Let's pretend that you have a simple static website to host. You heard that nginx is sweet, but you don't want to install it on your workstation. ( Maybe you already have it installed but want to try something experimental )
First, pull the official image from docker hub ( I'm assuming you have Docker installed ):
$> docker pull nginx
Keep in mind, this is going to download an image, not a Dockerfile. That explains why the file size is so much larger. Once this is done downloading, you can confirm it has been added to your list of locally available docker images like:
$> docker images REPOSITORY TAG IMAGE ID CREATED SIZE nginx latest 7f70b30f2cc6 8 days ago 109 MB
Next, we'll run this image to create a container. The --name option is passed to assign a semantic name "nginx-fun". The -d flag indicates detached ( runs in the background ), and the last bit is the name of the image that we pulled.
$> docker run --name nginx-fun -d nginx 11ebe4096d2c3942bf98dd....
The output is a unique ID, which can also be used to identify the container. Confirm it's running with:
$> docker ps -a
Among the output you'll be able to see that the container's status is "UP" and for how long.
So far this container is kinda boring. It doesn't contain the app code we intended to run, and is inaccessible as a web server from the host.
To cleanup (remove) the container, it first needs to be stopped:
$> docker stop nginx-fun
Checking the output of
docker ps -a will now show the status as 'Exited'. ( The -a flag will show all containers - including those that are not running )
Now the container can be deleted using the rm command:
$> docker rm nginx-fun
The simplest way to share files between your host environment and what's happening in the container is to mount a voulme, which feels kind of like symlinking directories between the host and container. The -v flag defines the relationship between the directories as /path/on/host:/path/in/container
$> docker run --name nginx-fun -v /home/anthony/site:/usr/share/nginx/html:ro -d nginx
To confirm that our code got mounted into the container, we can take a peek inside by running /bin/bash interactively :
$> docker exec -it nginx-fun /bin/bash <-- we drop into the container --> root@21e27d94ade9:/# cat /usr/share/nginx/html/index.html <-- this should be your index.html -->
You can escape the container's shell using
While this web server is technically up and running, it still can't be accessed because the container's port 80 isn't being forwarded to the host.

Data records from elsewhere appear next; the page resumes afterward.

File: config.mk
export PLATFORM = sky130hd
export DESIGN_NAME = capture_progress
export DESIGN_NICKNAME = d
export VERILOG_FILES = /design/src/capture_pkg.sv /design/src/capture_progress.sv
export SDC_FILE = /design/constraint.sdc
export NUM_CORES = 1
export LEC_CHECK = 0
export ABC_AREA = 1
export ABC_CLOCK_PERIOD_IN_PS = 1500
export BUFFER_PORTS_ARGS = -buffer_cell sky130_fd_sc_hd__buf_2
export CORE_MARGIN = 3
export CORE_UTILIZATION = 35
export CTS_BUF_LIST = sky130_fd_sc_hd__clkbuf_8
export DETAILED_ROUTE_END_ITERATION = 16
export GPL_TIMING_DRIVEN = 0
export PLACE_DENSITY_LB_ADDON = 0.2
export SYNTH_ARGS = -nofsm -noshare
export SYNTH_HDL_FRONTEND = slang
export SYNTH_SLANG_ARGS = --single-unit
File: constraint.sdc
create_clock -name flash_mem_interface_done -period 1.5 [get_ports flash_mem_interface_done]
set_input_delay 0.15 -clock flash_mem_interface_done [delete_from_list [all_inputs] [get_ports flash_mem_interface_done]]
set_output_delay 0.15 -clock flash_mem_interface_done [all_outputs]
set_load 0.05 [all_outputs]
File: src/capture_pkg.sv
package capture_pkg;

  // upper eight bits of one camera pixel
  typedef logic [7:0] pixel_byte_t;

  // flash byte address
  typedef logic [31:0] flash_addr_t;

  // length of one program command in bytes
  typedef logic [31:0] byte_count_t;

  // page inside a line
  typedef logic [3:0] page_idx_t;

  // line count, within a frame or within a phase
  typedef logic [7:0] line_idx_t;

  // interleave phase
  typedef logic [3:0] phase_idx_t;

  // capture sequencer states
  typedef enum logic [3:0] {
    idle,
    wip_wait_poll,
    wip_poll,
    wip_check,
    wait_frame,
    wren,
    wel_poll,
    wel_check,
    page_ready_wait,
    page_program,
    pp_poll,
    pp_check,
    advance
  } seq_state_t;

endpackage

File: src/capture_progress.sv
module capture_progress
  import capture_pkg::*;
#(
  parameter int page_bytes      = 512,
  parameter int line_bytes      = 2592,
  parameter int lines_per_phase = 243,
  parameter int num_phases      = 8
) (
  input  logic        flash_mem_interface_done,
  input  logic        camera_1_FV,
  input  logic        capture_start,
  input  logic        page_done,
  output flash_addr_t flash_addr,
  output byte_count_t page_len,
  output phase_idx_t  phase,
  output logic        last_page,
  output logic        last_line,
  output logic        last_phase
);

  // pages per line, last one may be short
  localparam int pages_per_line = (line_bytes + page_bytes - 1) / page_bytes;
  localparam int tail_bytes     = line_bytes - (pages_per_line - 1) * page_bytes;

  page_idx_t page_idx;
  line_idx_t line_idx;

  assign last_page  = (page_idx == page_idx_t'(pages_per_line - 1));
  assign last_line  = (line_idx == line_idx_t'(lines_per_phase - 1));
  assign last_phase = (phase == phase_idx_t'(num_phases - 1));
  assign page_len   = last_page ? byte_count_t'(tail_bytes) : byte_count_t'(page_bytes);

  always_ff @(posedge flash_mem_interface_done or negedge camera_1_FV) begin
    if (!camera_1_FV) begin
      flash_addr <= '0;
      page_idx   <= '0;
      line_idx   <= '0;
      phase      <= '0;
    end else if (capture_start) begin
      flash_addr <= '0;
      page_idx   <= '0;
      line_idx   <= '0;
      phase      <= '0;
    end else if (page_done) begin
      // one page step per program, no gaps between lines or phases
      flash_addr <= flash_addr + flash_addr_t'(page_bytes);
      if (!last_page) begin
        page_idx <= page_idx + 1'b1;
      end else begin
        page_idx <= '0;
        if (!last_line) begin
          line_idx <= line_idx + 1'b1;
        end else begin
          line_idx <= '0;
          phase    <= last_phase ? '0 : phase + 1'b1;
        end
      end
    end
  end

endmodule

==> flow_metrics.py <==
metrics = {
    "status": {
        "outcome": "complete, but fails checks",
        "violations": "hold timing",
    },
    "yosys": {
        "syn_area_per_cell_sq_um": 7.400,
        "ys_seq_area_share_pct": 38.90,
        "synth_area_sq_um": 2509,
        "syn_inst": 339,
        "synth_area_leaders": "dfrtp_1, nand2_1, buf_4",
        "yosys.area.top_type_share_pct": 38.90,
        "synth_top_area_cell": "dfrtp_1",
        "synth_seq_cells": 39,
        "ys.warnings.count": 0,
        "synth_cell_types": 30,
    },
    "sta": {
        "finClkSkew_ns": 0.005881,
        "relSlewSlack_pct": 40.03,
        "rsz0062_at_grt": "yes",
        "holdWs_ns": -0.01642,
        "setup_violations": 0,
        "hold_viol": 34,
        "fin_crit_sh_pct": 99.91,
        "max_freq_mhz": 667.3,
        "worst_slack_ns": 0.001341,
        "slew_viol_final": 0,
        "final.min_clock_period_ns": 1.499,
        "tightestPinTransition_ns": 0.8996,
    },
    "setup_path": {
        "worstPathCellList": "inv_2 -> ha_4 -> nand3_4 -> clkinvlp_4 -> buf_6 -> buf_6",
        "arrival_ns": 1.35,
        "crit_required_ns": 1.35,
        "critical_path.most_common_cell": "buf_6",
        "cpPeakStageDelay_ns": 0.40,
        "worst-path-buf-inv": 4,
        "cp_max_fo": 4,
        "endpoint_kind": "output pin",
        "slowest_stage": "dfrtp_1",
        "path_class": "flop to output pin",
        "cp-start-kind": "flop",
        "critPathTopFamily": "buffers and inverters",
    },
    "die": {
        "core_sq_um": 6869,
        "fp-row-count": 30,
        "start_util_pct": 36.52,
        "ios": 75,
        "fp.dieArea_sq_um": 8219,
        "dieHeight_um": 90.66,
        "die_w_um": 90.66,
    },
    "min_path": {
        "holdCritPathClass": "input port to async pin",
    },
    "route": {
        "dr_total_vias": 2275,
        "detail_route.wl_per_cell_um": 10.76,
        "drt_pass1_iterations": 4,
        "drtIter0Drc": 74,
        "routed_wl_um": 5679,
        "drt-vias-per-instance": 4.309,
        "drc": 0,
        "ant_nets": 0,
    },
    "clock_tree": {
        "htree_num_levels": 2,
        "cts_tree": "built",
        "cts_hold_buffers": 0,
        "clockRootBuffer": "clkbuf_8",
        "path_clk_slew_ns": 0.08,
        "numClockSinks": 39,
        "clk_latency_ns": 0.29,
        "clk_path_buf_depth": 2,
        "cts_inserted_buffers": 5,
    },
    "placement": {
        "port_buffers": 35,
        "gp_congestion": 0.7729,
        "post-place-ws_ns": -0.03345,
        "dp_hpwl_um": 4154,
    },
    "finish": {
        "diodes": 0,
        "area_delta_synth_final_pct": 31.37,
        "final_common_cell": "nand2_1",
        "layout_common_cells": "nand2_1, nor2_1, buf_4",
        "nets": 441,
        "drive_gt1_share_pct": 30.56,
    },
    "grt": {
        "track_usage_pct": 13.82,
        "grt_pass1_wl_um": 9459,
        "grt_max_degree": 40,
        "grt-ovfl-total": 0,
        "grt_pass1_vias": 1996,
        "antenna_found_initial": 0,
    },
    "power": {
        "power.density_nw_per_um2": 836.5,
        "p_leak_nw": 1.752,
        "power.total_w": 0.002757,
        "ir_drop_mv": 0.3657,
    },
    "run": {
        "cap_violations": 0,
    },
}
-- stage by stage --
step	utilization [%]	instance area [sq um]	cells	TNS, ns
floorplan	-	2708	377	-0.04556
global placement	43.72	3003	508	-0.001277
detailed placement	43.72	3003	508	-0.09010
CTS	46.27	3178	520	-0.005454
global route	47.98	3296	528	-0.2466
finish	47.98	3296	528	0
-- sequential cells by signal, summed over array words and instances, names as in the netlist --
signal and count:
page_idx 4, flash_addr 23, line_idx 8, phase 4
-- worst paths after layout --
path | startpoint | end | slack [ns] | cells after the start
setup / recovery | page_idx[1] | page_len[5] | 0.001 | 6
hold / removal | camera_1_FV | flash_addr[9] | -0.02 | 1
setup reg to reg | page_idx[1] | phase[3] | 0.07 | 10
hold reg to reg | flash_addr[31] | flash_addr[31] | 0.53 | 2
max in group asynchronous | camera_1_FV | phase[1] | 0.90 | 1
min in group flash_mem_interface_done | capture_start | flash_addr[17] | 0.06 | 2
-- power by group --
group / switching (W) / total (W) / internal (W)
Clock: 0.000380 / 0.000918 / 0.000539
Sequential: 0.0000466 / 0.00114 / 0.00110
Combinational: 0.000481 / 0.000696 / 0.000215
-- cells by family (layout without fill, tap and decap cells) --
| logic type | Yosys count | in the layout | share of synthesized area (%) |
|---|---|---|---|
| AO/OA/AOI/OAI | 32 | 32 | 7.282 |
| other | 1 | 39 | 0.1495 |
| XOR/XNOR | 1 | 1 | 0.3492 |
| flip-flops | 39 | 39 | 38.90 |
| adder cells (fa/ha/maj) | 6 | 6 | 2.992 |
| buffers and inverters | 72 | 127 | 17.41 |
| AND/OR/NAND/NOR | 188 | 188 | 32.92 |
-- synthesized netlist by cell type, drive strengths merged --
master   count
dfrtp       39
nand3       25
nand2       87
and2         1
nor3b        2
nor2        65
xor2         1
nor3         4
or2          1
a2bb2oi      2
o22ai        1
nand4        1
ha           6
o21ai       13
buf         44
inv         28
conb         1
a211oi       1
and3         2
a21oi       15
-- layout make-up --
cell class | instances | area (sq um)
fillers | 710 | 3573
flip-flops and latches | 39 | 987.2
multi-input cells | 266 | 1308
repair buffers | 47 | 307.8
well taps | 96 | 120.1
plain buffers | 44 | 334.1
clock buffers | 6 | 82.58
clock inverters | 2 | 35.03
inverters | 28 | 121.4
-- metal layers --
metal / vias to the layer above / wire, um / share of wire, % / track usage (%)
met5: - / 0 / 0 / 0
met4: 0 / 27 / 0.48 / 3.827
met3: 2 / 315 / 5.5 / 3.083
met2: 60 / 2659 / 47 / 21.99
met1: 1037 / 2677 / 47 / 18.87
li1: 1176 / - / - / -
-- what timing repair did --
action	4_1_cts	5_1_grt
buffers inserted	4	7
gates resized for setup	8	12
pin swaps	2	1
cloned	0	1
endpoints found under the setup margin	12	21
Note: power is estimated with default switching activity, not from simulation.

Let's take care of that next. Don't forget to clean up after yourself:
$> docker stop nginx-fun && docker rm nginx-fun
NOTE: Yes, of course there are fully-featured apps like Portainer that provide a UI to all of these same features.
In order to forward a port from the container to the host we'll use the -p flag which defines a host:container relationship of ports:
docker run --name nginx-fun -v /home/anthony/site:/usr/share/nginx/html:ro -d -p 8080:80 nginx
Finally, we should be able to see the running app on the host's port 8080.
Note: When you're done, remember to cleanup. Don't forget to remove the nginx image using
docker rmi nginx
These basic concepts are enough to get started.
In the future I plan to address some more advanced use cases:
- building your own Dockerfiles
- networking multiple services together using docker-compose
- permissions ( remember how the container user was root? )
- managing containers on remote machines using docker-machine
Don't hesitate to integrate containerization into an upcoming project. I hope it will bring more sanity into your workflow.